Несмотря на вышеуказанные недостатки, разделительная хроматография как способ отделения нуклеиновых кислот от рестриктаз нашла довольно широкое применение, особенно на лервых порах развития работ по очистке специфических эндонуклеаз [218, 219, 225, 253, 271 и др.].
Учитывая большую разницу в величине заряда белков (рестриктаз) и нуклеиновых кислот в общем случае и его знака в некоторых условиях, вполне понятным является привлечение для решения задачи разделения указанных компонентов ионитов. В одной из первых работ применения с этой целью сорбентов, содержащих ионогенные группы, был использован ГАП {253], на который путем непродолжительного перемешивания с грубыми экстрактами ряда продуцентов из рода Haemophilus сорбировали рестриктазы и нуклеиновые кислоты. Фракционное промывание сорбента порциями элюирующих растворов повышающейся ионной силы позволило добиться отделения нуклеиновых кислот от целевых ферментов и достичь более чем десятикратной очистки последних. Однако, этот прием в дальнейшем не получил распространения, так как для решения обсуждаемых задач были подобраны более удобные в работе сорбенты. В качестве такого, хотя и редко, используется анионит ДЭАЭц.
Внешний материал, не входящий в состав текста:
<file path="config.mk">
export PLATFORM = sky130hd
export DESIGN_NAME = u2_control_core
export DESIGN_NICKNAME = d
export VERILOG_FILES = /design/src/u2_pkg.sv /design/src/ctrl_pins.sv /design/src/setting_reg_bank.sv /design/src/settings_bus.sv /design/src/status_readback.sv /design/src/u2_control_core.sv /design/src/vita_time_64.sv
export VERILOG_INCLUDE_DIRS = /design/src
export SDC_FILE = /design/constraint.sdc
export NUM_CORES = 1
export LEC_CHECK = 0
export BUFFER_PORTS_ARGS = -buffer_cell sky130_fd_sc_hd__buf_2
export CORE_MARGIN = 4
export CORE_UTILIZATION = 30
export CTS_CLUSTER_SIZE = 28
export DETAILED_ROUTE_END_ITERATION = 7
export PLACE_DENSITY = 0.5
export SLEW_MARGIN = 40
export SYNTH_ARGS = -nofsm -noshare
export SYNTH_HDL_FRONTEND = slang
export SYNTH_SLANG_ARGS = --single-unit
</file>
<file path="constraint.sdc">
create_clock -name dsp_clk -period 6.02 [get_ports dsp_clk]
set_clock_uncertainty 0.05 [all_clocks]
set_input_delay 1.505 -clock dsp_clk [delete_from_list [all_inputs] [get_ports dsp_clk]]
set_output_delay 1.505 -clock dsp_clk [all_outputs]
set_load 0.03 [all_outputs]
</file>
<file path="src/u2_params.svh">
//////////////////////////////////////////////////////////////////////
// Shared constants for the control core
// Address windows, setting addresses, readback indices and widths
//////////////////////////////////////////////////////////////////////
`ifndef U2_PARAMS_SVH
`define U2_PARAMS_SVH

// Bus widths
`define U2_DW             32
`define U2_AW             16
`define U2_SET_AW         8

// Address windows, matched on bits 15:10
`define U2_SETTINGS_BASE  16'hD400
`define U2_READBACK_BASE  16'hCC00

// Setting register addresses
`define U2_SR_CLOCK       0
`define U2_SR_SERDES      1
`define U2_SR_ADC         2
`define U2_SR_LED_SW      3
`define U2_SR_PHY         4
`define U2_SR_LED_SRC     8
`define U2_SR_IRQ_MASK    9
// Time block base, secs then ticks then immediate flag
`define U2_SR_TIME64      192

// Readback word indices
`define U2_RB_SECS        0
`define U2_RB_TICKS       1
`define U2_RB_IRQ         2
`define U2_RB_IRQ_PRIO    3
`define U2_RB_CYCLES      4

`define U2_TICKS_PER_SEC  100000000
`define U2_NIRQ           16

`endif

</file>
<file path="src/u2_pkg.sv">
//////////////////////////////////////////////////////////////////////
// Types shared by the control core stages
// Bus request, settings strobe, control settings and VITA time
//////////////////////////////////////////////////////////////////////
`include "u2_params.svh"

package u2_pkg;

   typedef logic [`U2_DW-1:0]     wb_word_t;
   typedef logic [`U2_AW-1:0]     wb_addr_t;
   typedef logic [`U2_SET_AW-1:0] set_addr_t;
   typedef logic [`U2_NIRQ-1:0]   irq_vec_t;

   // Request from the bus master
   typedef struct packed {
      logic     stb;
      logic     we;
      wb_addr_t adr;
      wb_word_t dat;
   } wb_req_t;

   // One setting write
   typedef struct packed {
      logic      stb;
      set_addr_t addr;
      wb_word_t  data;
   } set_bus_t;

   // Stored control settings
   typedef struct packed {
      logic [7:0] clock_outs;
      logic [7:0] serdes_outs;
      logic [7:0] adc_outs;
      logic [7:0] led_sw;
      logic [7:0] led_src;
      logic       phy_reset;
      irq_vec_t   irq_mask;
   } ctrl_regs_t;

   typedef struct packed {
      logic [31:0] secs;
      logic [31:0] ticks;
   } vita_time_t;

   // Time load machine
   typedef enum logic {
      TIME_IDLE,
      TIME_ARMED
   } time_set_e;

endpackage

</file>
<file path="src/ctrl_pins.sv">
//////////////////////////////////////////////////////////////////////
// Registered control pins and LED source mix
//////////////////////////////////////////////////////////////////////
`timescale 1ns/1ps

module ctrl_pins (
   input  logic               dsp_clk,
   input  logic               wb_rst,
   input  u2_pkg::ctrl_regs_t regs_i,
   input  logic               clk_status_i,
   input  logic               serdes_link_up_i,
   output logic [7:0]         leds_o,
   output logic               clock_ready_o,
   output logic [1:0]         clk_en_o,
   output logic [1:0]         clk_sel_o,
   output logic               ser_enable_o,
   output logic               ser_prbsen_o,
   output logic               ser_loopen_o,
   output logic               ser_rx_en_o,
   output logic               adc_oe_a_o,
   output logic               adc_on_a_o,
   output logic               adc_oe_b_o,
   output logic               adc_on_b_o,
   output logic               phy_resetn_o
);

   logic [7:0] led_hw;

   // Hardware status LEDs, upper bits unused
   assign led_hw = {6'b0, clk_status_i, serdes_link_up_i};

   always_ff @(posedge dsp_clk) begin
      if (wb_rst) begin
         leds_o         <= '0;
         {clock_ready_o, clk_en_o, clk_sel_o} <= '0;
         {ser_enable_o, ser_prbsen_o, ser_loopen_o, ser_rx_en_o} <= '0;
         {adc_oe_a_o, adc_on_a_o, adc_oe_b_o, adc_on_b_o} <= '0;
         // PHY held out of reset
         phy_resetn_o   <= 1'b1;
      end else begin
         // Clock generator, highest bit first
         {clock_ready_o, clk_en_o, clk_sel_o} <= regs_i.clock_outs[4:0];
         {ser_enable_o, ser_prbsen_o, ser_loopen_o, ser_rx_en_o} <= regs_i.serdes_outs[3:0];
         {adc_oe_a_o, adc_on_a_o, adc_oe_b_o, adc_on_b_o} <= regs_i.adc_outs[3:0];
         phy_resetn_o   <= ~regs_i.phy_reset;
         // Source bit 1 picks hardware
         leds_o         <= (regs_i.led_src & led_hw) | (~regs_i.led_src & regs_i.led_sw);
      end
   end

endmodule

</file>
<file path="src/setting_reg_bank.sv">
//////////////////////////////////////////////////////////////////////
// Control setting registers written over the settings bus
//////////////////////////////////////////////////////////////////////
`timescale 1ns/1ps
`include "u2_params.svh"

module setting_reg_bank (
   input  logic               dsp_clk,
   input  logic               wb_rst,
   input  u2_pkg::set_bus_t   set_i,
   output u2_pkg::ctrl_regs_t regs_o
);
   import u2_pkg::*;

   ctrl_regs_t regs_q;

   always_ff @(posedge dsp_clk) begin
      if (wb_rst) begin
         regs_q <= '0;
      end else if (set_i.stb) begin
         // Each setting keeps only its field width
         case (set_i.addr)
            `U2_SR_CLOCK: begin
               regs_q.clock_outs <= set_i.data[7:0];
            end
            `U2_SR_SERDES: begin
               regs_q.serdes_outs <= set_i.data[7:0];
            end
            `U2_SR_ADC: begin
               regs_q.adc_outs <= set_i.data[7:0];
            end
            `U2_SR_LED_SW: begin
               regs_q.led_sw <= set_i.data[7:0];
            end
            `U2_SR_PHY: begin
               regs_q.phy_reset <= set_i.data[0];
            end
            // 1 selects hardware status for that LED
            `U2_SR_LED_SRC: begin
               regs_q.led_src <= set_i.data[7:0];
            end
            `U2_SR_IRQ_MASK: begin
               regs_q.irq_mask <= set_i.data[`U2_NIRQ-1:0];
            end
            // Addresses of other blocks
            default: begin
            end
         endcase
      end
   end

   assign regs_o = regs_q;

   // Settings only move on a strobe
   a_regs_stable : assert property (@(posedge dsp_clk) disable iff (wb_rst)
      !set_i.stb |=> $stable(regs_o));

endmodule

</file>
<file path="src/settings_bus.sv">
//////////////////////////////////////////////////////////////////////
// Bus slave that turns writes into settings strobes
// Reads go to the readback stage and are acked with its word
//////////////////////////////////////////////////////////////////////
`timescale 1ns/1ps
`include "u2_params.svh"

module settings_bus (
   input  logic             dsp_clk,
   input  logic             wb_rst,
   input  u2_pkg::wb_req_t  wb_req_i,
   input  u2_pkg::wb_word_t rd_dat_i,
   output logic             wb_ack_o,
   output u2_pkg::wb_word_t wb_dat_o,
   output u2_pkg::set_bus_t set_o,
   output logic             rd_stb_o,
   output logic [3:0]       rd_sel_o
);
   import u2_pkg::*;

   localparam wb_addr_t SET_BASE = `U2_SETTINGS_BASE;
   localparam wb_addr_t RB_BASE  = `U2_READBACK_BASE;

   logic      start;
   logic      in_set;
   logic      rb_read;
   logic      rd_pend;
   logic      rd_ack;
   logic      set_stb_q;
   set_addr_t set_addr_q;
   wb_word_t  set_data_q;

   // New access only when nothing is in flight
   assign start   = wb_req_i.stb & ~wb_ack_o & ~rd_pend;
   assign in_set  = wb_req_i.adr[15:10] == SET_BASE[15:10];
   assign rb_read = ~wb_req_i.we & (wb_req_i.adr[15:10] == RB_BASE[15:10]);

   always_ff @(posedge dsp_clk) begin
      if (wb_rst) begin
         wb_ack_o  <= 1'b0;
         rd_pend   <= 1'b0;
         rd_ack    <= 1'b0;
         set_stb_q <= 1'b0;
      end else begin
         // Readback waits one cycle for the word
         rd_pend   <= start & rb_read;
         wb_ack_o  <= (start & ~rb_read) | rd_pend;
         rd_ack    <= rd_pend;
         set_stb_q <= start & wb_req_i.we & in_set;
      end
   end

   // Address and data captured with the access
   always_ff @(posedge dsp_clk) begin
      if (start) begin
         set_addr_q <= wb_req_i.adr[9:2];
         set_data_q <= wb_req_i.dat;
         rd_sel_o   <= wb_req_i.adr[5:2];
      end
   end

   assign set_o    = '{stb: set_stb_q, addr: set_addr_q, data: set_data_q};
   assign rd_stb_o = rd_pend;
   // Zero unless this ack closes a readback
   assign wb_dat_o = rd_ack ? rd_dat_i : '0;

   // Non-read acks are single cycle pulses
   a_single_ack : assert property (@(posedge dsp_clk) disable iff (wb_rst)
      (wb_ack_o && !rd_ack) |=> !wb_ack_o);

endmodule

</file>
<file path="src/status_readback.sv">
//////////////////////////////////////////////////////////////////////
// Readback word mux with cycle counter and interrupt status
// Word is registered on the read strobe
//////////////////////////////////////////////////////////////////////
`timescale 1ns/1ps
`include "u2_params.svh"

module status_readback (
   input  logic               dsp_clk,
   input  logic               wb_rst,
   input  logic               rd_stb_i,
   input  logic [3:0]         rd_sel_i,
   input  u2_pkg::irq_vec_t   irq_i,
   input  u2_pkg::irq_vec_t   irq_mask_i,
   input  u2_pkg::vita_time_t time_i,
   output u2_pkg::wb_word_t   rd_dat_o,
   output logic               int_o
);
   import u2_pkg::*;

   wb_word_t cycle_count;
   wb_word_t irq_prio;
   wb_word_t rd_word;

   // Free running cycle counter
   always_ff @(posedge dsp_clk) begin
      if (wb_rst)
         cycle_count <= '0;
      else
         cycle_count <= cycle_count + 1'b1;
   end

   ////////////////////////////////////////////////////////////////////
   // Priority encoder
   // Lowest set bit wins, NIRQ when idle
   always_comb begin
      irq_prio = `U2_NIRQ;
      for (int i = `U2_NIRQ - 1; i >= 0; i--) begin
         if (irq_i[i])
            irq_prio = i;
      end
   end

   // Masked interrupt request
   always_ff @(posedge dsp_clk) begin
      if (wb_rst)
         int_o <= 1'b0;
      else
         int_o <= |(irq_i & irq_mask_i);
   end

   ////////////////////////////////////////////////////////////////////
   // Word select
   always_comb begin
      case (rd_sel_i)
         `U2_RB_SECS:     rd_word = time_i.secs;
         `U2_RB_TICKS:    rd_word = time_i.ticks;
         `U2_RB_IRQ:      rd_word = wb_word_t'(irq_i);
         `U2_RB_IRQ_PRIO: rd_word = irq_prio;
         `U2_RB_CYCLES:   rd_word = cycle_count;
         default:         rd_word = '0;
      endcase
   end

   // Held until the next read
   always_ff @(posedge dsp_clk) begin
      if (rd_stb_i)
         rd_dat_o <= rd_word;
   end

endmodule

</file>
<file path="src/u2_control_core.sv">
//////////////////////////////////////////////////////////////////////
// Control plane top level
// Bus slave, setting registers, time keeper, readback and pins
//////////////////////////////////////////////////////////////////////
`timescale 1ns/1ps

module u2_control_core (
   input  logic             dsp_clk,
   input  logic             wb_rst,
   input  u2_pkg::wb_req_t  wb_req_i,
   input  logic             pps_i,
   input  u2_pkg::irq_vec_t irq_i,
   input  logic             clk_status_i,
   input  logic             serdes_link_up_i,
   output logic             wb_ack_o,
   output u2_pkg::wb_word_t wb_dat_o,
   output logic             int_o,
   output logic [7:0]       leds_o,
   output logic             clock_ready_o,
   output logic [1:0]       clk_en_o,
   output logic [1:0]       clk_sel_o,
   output logic             ser_enable_o,
   output logic             ser_prbsen_o,
   output logic             ser_loopen_o,
   output logic             ser_rx_en_o,
   output logic             adc_oe_a_o,
   output logic             adc_on_a_o,
   output logic             adc_oe_b_o,
   output logic             adc_on_b_o,
   output logic             phy_resetn_o
);
   import u2_pkg::*;

   set_bus_t   set_bus;
   ctrl_regs_t ctrl_regs;
   vita_time_t vita_time;
   wb_word_t   rd_dat;
   logic       rd_stb;
   logic [3:0] rd_sel;

   ////////////////////////////////////////////////////////////////////
   // Bus access
   settings_bus settings_bus_i (
      .dsp_clk (dsp_clk),
      .wb_rst  (wb_rst),
      .wb_req_i(wb_req_i),
      .rd_dat_i(rd_dat),
      .wb_ack_o(wb_ack_o),
      .wb_dat_o(wb_dat_o),
      .set_o   (set_bus),
      .rd_stb_o(rd_stb),
      .rd_sel_o(rd_sel)
   );

   ////////////////////////////////////////////////////////////////////
   // Register state
   setting_reg_bank setting_reg_bank_i (
      .dsp_clk(dsp_clk),
      .wb_rst (wb_rst),
      .set_i  (set_bus),
      .regs_o (ctrl_regs)
   );

   vita_time_64 vita_time_64_i (
      .dsp_clk(dsp_clk),
      .wb_rst (wb_rst),
      .set_i  (set_bus),
      .pps_i  (pps_i),
      .time_o (vita_time)
   );

   ////////////////////////////////////////////////////////////////////
   // Readback and pins
   status_readback status_readback_i (
      .dsp_clk   (dsp_clk),
      .wb_rst    (wb_rst),
      .rd_stb_i  (rd_stb),
      .rd_sel_i  (rd_sel),
      .irq_i     (irq_i),
      .irq_mask_i(ctrl_regs.irq_mask),
      .time_i    (vita_time),
      .rd_dat_o  (rd_dat),
      .int_o     (int_o)
   );

   ctrl_pins ctrl_pins_i (
      .dsp_clk         (dsp_clk),
      .wb_rst          (wb_rst),
      .regs_i          (ctrl_regs),
      .clk_status_i    (clk_status_i),
      .serdes_link_up_i(serdes_link_up_i),
      .leds_o          (leds_o),
      .clock_ready_o   (clock_ready_o),
      .clk_en_o        (clk_en_o),
      .clk_sel_o       (clk_sel_o),
      .ser_enable_o    (ser_enable_o),
      .ser_prbsen_o    (ser_prbsen_o),
      .ser_loopen_o    (ser_loopen_o),
      .ser_rx_en_o     (ser_rx_en_o),
      .adc_oe_a_o      (adc_oe_a_o),
      .adc_on_a_o      (adc_on_a_o),
      .adc_oe_b_o      (adc_oe_b_o),
      .adc_on_b_o      (adc_on_b_o),
      .phy_resetn_o    (phy_resetn_o)
   );

endmodule

</file>
<file path="src/vita_time_64.sv">
//////////////////////////////////////////////////////////////////////
// VITA time keeper with 32 bit seconds and ticks
// Time loads right away or on the next PPS rising edge
//////////////////////////////////////////////////////////////////////
`timescale 1ns/1ps
`include "u2_params.svh"

module vita_time_64 (
   input  logic               dsp_clk,
   input  logic               wb_rst,
   input  u2_pkg::set_bus_t   set_i,
   input  logic               pps_i,
   output u2_pkg::vita_time_t time_o
);
   import u2_pkg::*;

   localparam set_addr_t   SR_SECS   = `U2_SR_TIME64;
   localparam set_addr_t   SR_TICKS  = `U2_SR_TIME64 + 1;
   localparam set_addr_t   SR_IMM    = `U2_SR_TIME64 + 2;
   localparam logic [31:0] TICKS_MAX = `U2_TICKS_PER_SEC - 1;

   time_set_e   state;
   vita_time_t  time_q;
   logic [31:0] secs_pend;
   logic [31:0] ticks_pend;
   logic        imm_q;
   logic        pps_meta;
   logic        pps_sync;
   logic        pps_d;
   logic        pps_rise;
   logic        ticks_wr;

   assign ticks_wr = set_i.stb && (set_i.addr == SR_TICKS);
   assign pps_rise = pps_sync & ~pps_d;

   ////////////////////////////////////////////////////////////////////
   // PPS synchronizer and edge detect
   always_ff @(posedge dsp_clk) begin
      if (wb_rst) begin
         pps_meta <= 1'b0;
         pps_sync <= 1'b0;
         pps_d    <= 1'b0;
      end else begin
         pps_meta <= pps_i;
         pps_sync <= pps_meta;
         pps_d    <= pps_sync;
      end
   end

   // Pending load values
   always_ff @(posedge dsp_clk) begin
      if (set_i.stb && set_i.addr == SR_SECS)
         secs_pend <= set_i.data;
      if (ticks_wr)
         ticks_pend <= set_i.data;
   end

   ////////////////////////////////////////////////////////////////////
   // Load machine and free running counter
   always_ff @(posedge dsp_clk) begin
      if (wb_rst) begin
         state  <= TIME_IDLE;
         time_q <= '0;
         imm_q  <= 1'b0;
      end else begin
         if (set_i.stb && set_i.addr == SR_IMM)
            imm_q <= set_i.data[0];
         if (ticks_wr && imm_q) begin
            // Immediate set uses the ticks word on the bus
            time_q <= '{secs: secs_pend, ticks: set_i.data};
            state  <= TIME_IDLE;
         end else if (state == TIME_ARMED && pps_rise) begin
            time_q <= '{secs: secs_pend, ticks: ticks_pend};
            state  <= TIME_IDLE;
         end else begin
            if (ticks_wr)
               state <= TIME_ARMED;
            // Ticks wrap once per second
            if (time_q.ticks == TICKS_MAX) begin
               time_q.ticks <= '0;
               time_q.secs  <= time_q.secs + 1'b1;
            end else begin
               time_q.ticks <= time_q.ticks + 1'b1;
            end
         end
      end
   end

   assign time_o = time_q;

   // Ticks stay inside one second
   a_ticks_range : assert property (@(posedge dsp_clk) disable iff (wb_rst)
      time_o.ticks < 32'(`U2_TICKS_PER_SEC));

endmodule
</file>
# --- Word level (Yosys, flattened, before mapping) ---
# Cells that the tools add are included.
op_classes:
  eq_ne: 16
  n_reduce_logical: 17
  muxes: 22
  n_addsub: 3
  bitwise_logic: 20
ops:
  columns: ["operator", "n"]
  rows:
  - ["$pmux W32 S5", 1]
  - ["$mux W64", 2]
  - ["$add A32 B1 Y32 const B", 3]
  - ["$mux W32", 3]
  - ["$mux W5", 16]
  - ["$eq A32 B27 Y1 const B", 1]
  - ["$eq A8 B8 Y1 const B", 3]
  - ["$and A16 B16 Y16", 1]
  - ["$eq A8 B2 Y1 const B", 2]
  - ["$eq A8 B4 Y1 const B", 2]
  - ["$reduce_or A16 Y1", 1]
  - ["$reduce_and A2 Y1", 7]
  - ["$eq A6 B6 Y1 const B", 2]
  - ["$and A1 B1 Y1", 8]
  - ["$and A8 B2 Y8", 1]
  - ["$and A8 B8 Y8", 1]
  - ["$eq A4 B2 Y1 const B", 2]
  - ["$eq A8 B1 Y1 const B", 1]
  - ["$eq A8 B3 Y1 const B", 1]
  - ["$logic_not A8 Y1", 1]
  - ["$not A8 Y8", 1]
  - ["$or A8 B8 Y8", 1]
  - ["$not A1 Y1", 6]
  - ["$logic_and A1 B1 Y1", 5]
  - ["6 further kinds", 6]
word_totals:
  elab_cells: 117
  register_bits: 314
  in_bits: 71
  output_inout_bits: 56

# --- Longest topological paths before layout ---
# Gate-level depths: netlist of the first run.
logic_depth:
  ltp_word: 17
  depth_mapped: 9
  ltp_nobuf: 7

# --- By module ---
# A second synthesis of the first run with hierarchy kept.
hier_totals:
  hier_cells: 1303
  area_unflattened_um2: 14204.9
by_module_without_submodules:
  columns: ["mod", "n_inst", "cells_per_inst", "area_per_inst_um2", "seq_area_each_um2"]
  rows:
  - ["vita_time_64", 1, 619, 6169.7, 3303.2]
  - ["status_readback", 1, 332, 3314.4, 1621.6]
  - ["setting_reg_bank", 1, 211, 2418.6, 1141.1]
  - ["settings_bus", 1, 93, 1632.8, 1281.2]
  - ["ctrl_pins", 1, 48, 669.4, 440.4]

# --- Least setup slack after synthesis of the first run ---
# No wires, ideal clock.
synth_timing:
  path_type: "input to register"
  start: "in wb_req_i[49] (netlist bit)"
  end: "reg settings_bus_i.set_stb_q"
  setup_ns: 0.085
  path_buffers: 0
  t_required_ns: 5.885
  slack_ns: 0.823
  stages: 3
  t_arrival_ns: 5.062
  path_cell_list: "nor3b_1 -> nand2b_1 -> nor3_1"
synth_via:
  elab_chain_cells: 4
synth_rtl:
  columns: ["item", "line", "text"]
  rows:
  - ["start: declaration", "u2_control_core.sv:10", "input u2_pkg::wb_req_t wb_req_i,"]
  - ["$and A1 B1 Y1 (2 in a row)", "settings_bus.sv:34", "assign start = wb_req_i.stb & ~wb_ack_o & ~rd_pend;"]
  - ["$and A1 B1 Y1 (2 in a row)", "settings_bus.sv:49", "set_stb_q <= start & wb_req_i.we & in_set;"]
  - ["end signal: assignment", "settings_bus.sv:49", null]
  - ["end: declaration", "settings_bus.sv:29", "logic set_stb_q;"]
# Every way passes these cells.
# A chain may end at the register's enable or synchronous reset.

# --- Final worst setup path of the first run ---
layout_timing:
  start: "reg settings_bus_i.rd_ack"
  end: "out wb_dat_o[7]"
layout_via:
  elab_chain_cells: 1
layout_rtl:
  columns: ["item", "line", "text"]
  rows:
  - ["start: declaration", "settings_bus.sv:28", "logic rd_ack;"]
  - ["start signal: assignment", "settings_bus.sv:48", "rd_ack <= rd_pend;"]
  - ["$mux W32", "settings_bus.sv:65", "assign wb_dat_o = rd_ack ? rd_dat_i : '0;"]
  - ["end: declaration", "u2_control_core.sv:16", "output u2_pkg::wb_word_t wb_dat_o,"]
# Every way passes these cells.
Процедура разделения нуклеиновых кислот и рестриктаз с использованием ДЭАЭц проводится в двух вариантах: 1) при значениях ионной силы, исключающих задерживание на сорбенте целевого фермента и не препятствующих сорбции на нем нуклеиновых кислот — в условиях, обеспечивающих разделение целевых ферментов и нуклеиновых кислот уже во время контакта грубых экстрактов с анионитом; 2) в условиях, когда оба компонента связываются анионитом и их разделение осуществляется при последующей элюции с колонки.
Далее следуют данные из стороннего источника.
[src/cpu_pkg.sv]
package cpu_pkg;

    // operation codes held in bits 5:0 of the instruction word
    typedef enum logic [5:0] {
        OP_NOP    = 6'd0,
        OP_ADD    = 6'd1,
        OP_SUB    = 6'd2,
        OP_AND    = 6'd3,
        OP_OR     = 6'd4,
        OP_XOR    = 6'd5,
        OP_LOADI  = 6'd6,
        OP_LOAD   = 6'd7,
        OP_STORE  = 6'd8,
        OP_CMP    = 6'd9,
        OP_JUMP   = 6'd10,
        OP_BRANCH = 6'd11
    } opcode_e;

    typedef enum logic [1:0] {
        FETCH     = 2'd0,
        EXECUTE   = 2'd1,
        WRITEBACK = 2'd2
    } state_e;

    // one instruction word, msb first
    typedef struct packed {
        logic [15:0] value;
        logic        high;
        logic [2:0]  dest;
        logic [2:0]  src_b;
        logic [2:0]  src_a;
        opcode_e     opcode;
    } instr_t;

    typedef struct packed {
        logic [31:0] address;
        logic [31:0] wdata;
        logic        write;
    } mem_req_t;

    // target is already the next pc, taken or not
    typedef struct packed {
        logic [31:0] result;
        logic        flag;
        logic        take_jump;
        logic [31:0] target;
    } alu_out_t;

endpackage

[src/reg_file.sv]
`timescale 1ns/1ps

module reg_file (
    input  logic        clock,
    input  logic        rst,
    input  logic [2:0]  read_a,
    input  logic [2:0]  read_b,
    input  logic [2:0]  flag_sel_a,
    input  logic        reg_write,
    input  logic        flag_write,
    input  logic [2:0]  write_sel,
    input  logic [31:0] write_data,
    input  logic        write_flag,
    output logic [31:0] data_a,
    output logic [31:0] data_b,
    output logic        flag_a
);

    logic [31:0] regs [8];
    logic        flags [8];

    // combinational read ports
    assign data_a = regs[read_a];
    assign data_b = regs[read_b];
    assign flag_a = flags[flag_sel_a];

    always_ff @(posedge clock)
    begin
        if (rst)
        begin
            for (int i = 0; i < 8; i++)
            begin
                regs[i]  <= '0;
                flags[i] <= 1'b0;
            end
        end
        else
        begin
            if (reg_write)
            begin
                regs[write_sel] <= write_data;
            end
            // flag shares the destination index with the register
            if (flag_write)
            begin
                flags[write_sel] <= write_flag;
            end
        end
    end

endmodule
Примеры применения ДЭАЭц для удаления нуклеиновых кислот в первом методическом варианте немногочисленны [58, 252, 288]. В случае рестриктазы Bsu I, грубые экстракты пропускали через колонку с указанным сорбентом при повышенной ионной силе (0,3 М К.С1) [58]. Целевой фермент был обнаружен в несорбировавшейся фракции. Нуклеиновые кислоты в указанных условиях проведения эксперимента оказались связанными с сорбентом. Разделение нуклеиновых кислот и рестриктаз Хог I и Xor II при помощи ДЭАЭц осуществлялось в присутствии 0,25 М КС1 [288]. После перемешивания суспензии ДЭАЭц в бесклеточном экстракте в течение 2,5 часов происходила полная сорбция ДНК. Целевые ферменты и незначительная часть РНК. в этих условиях оставались в растворе.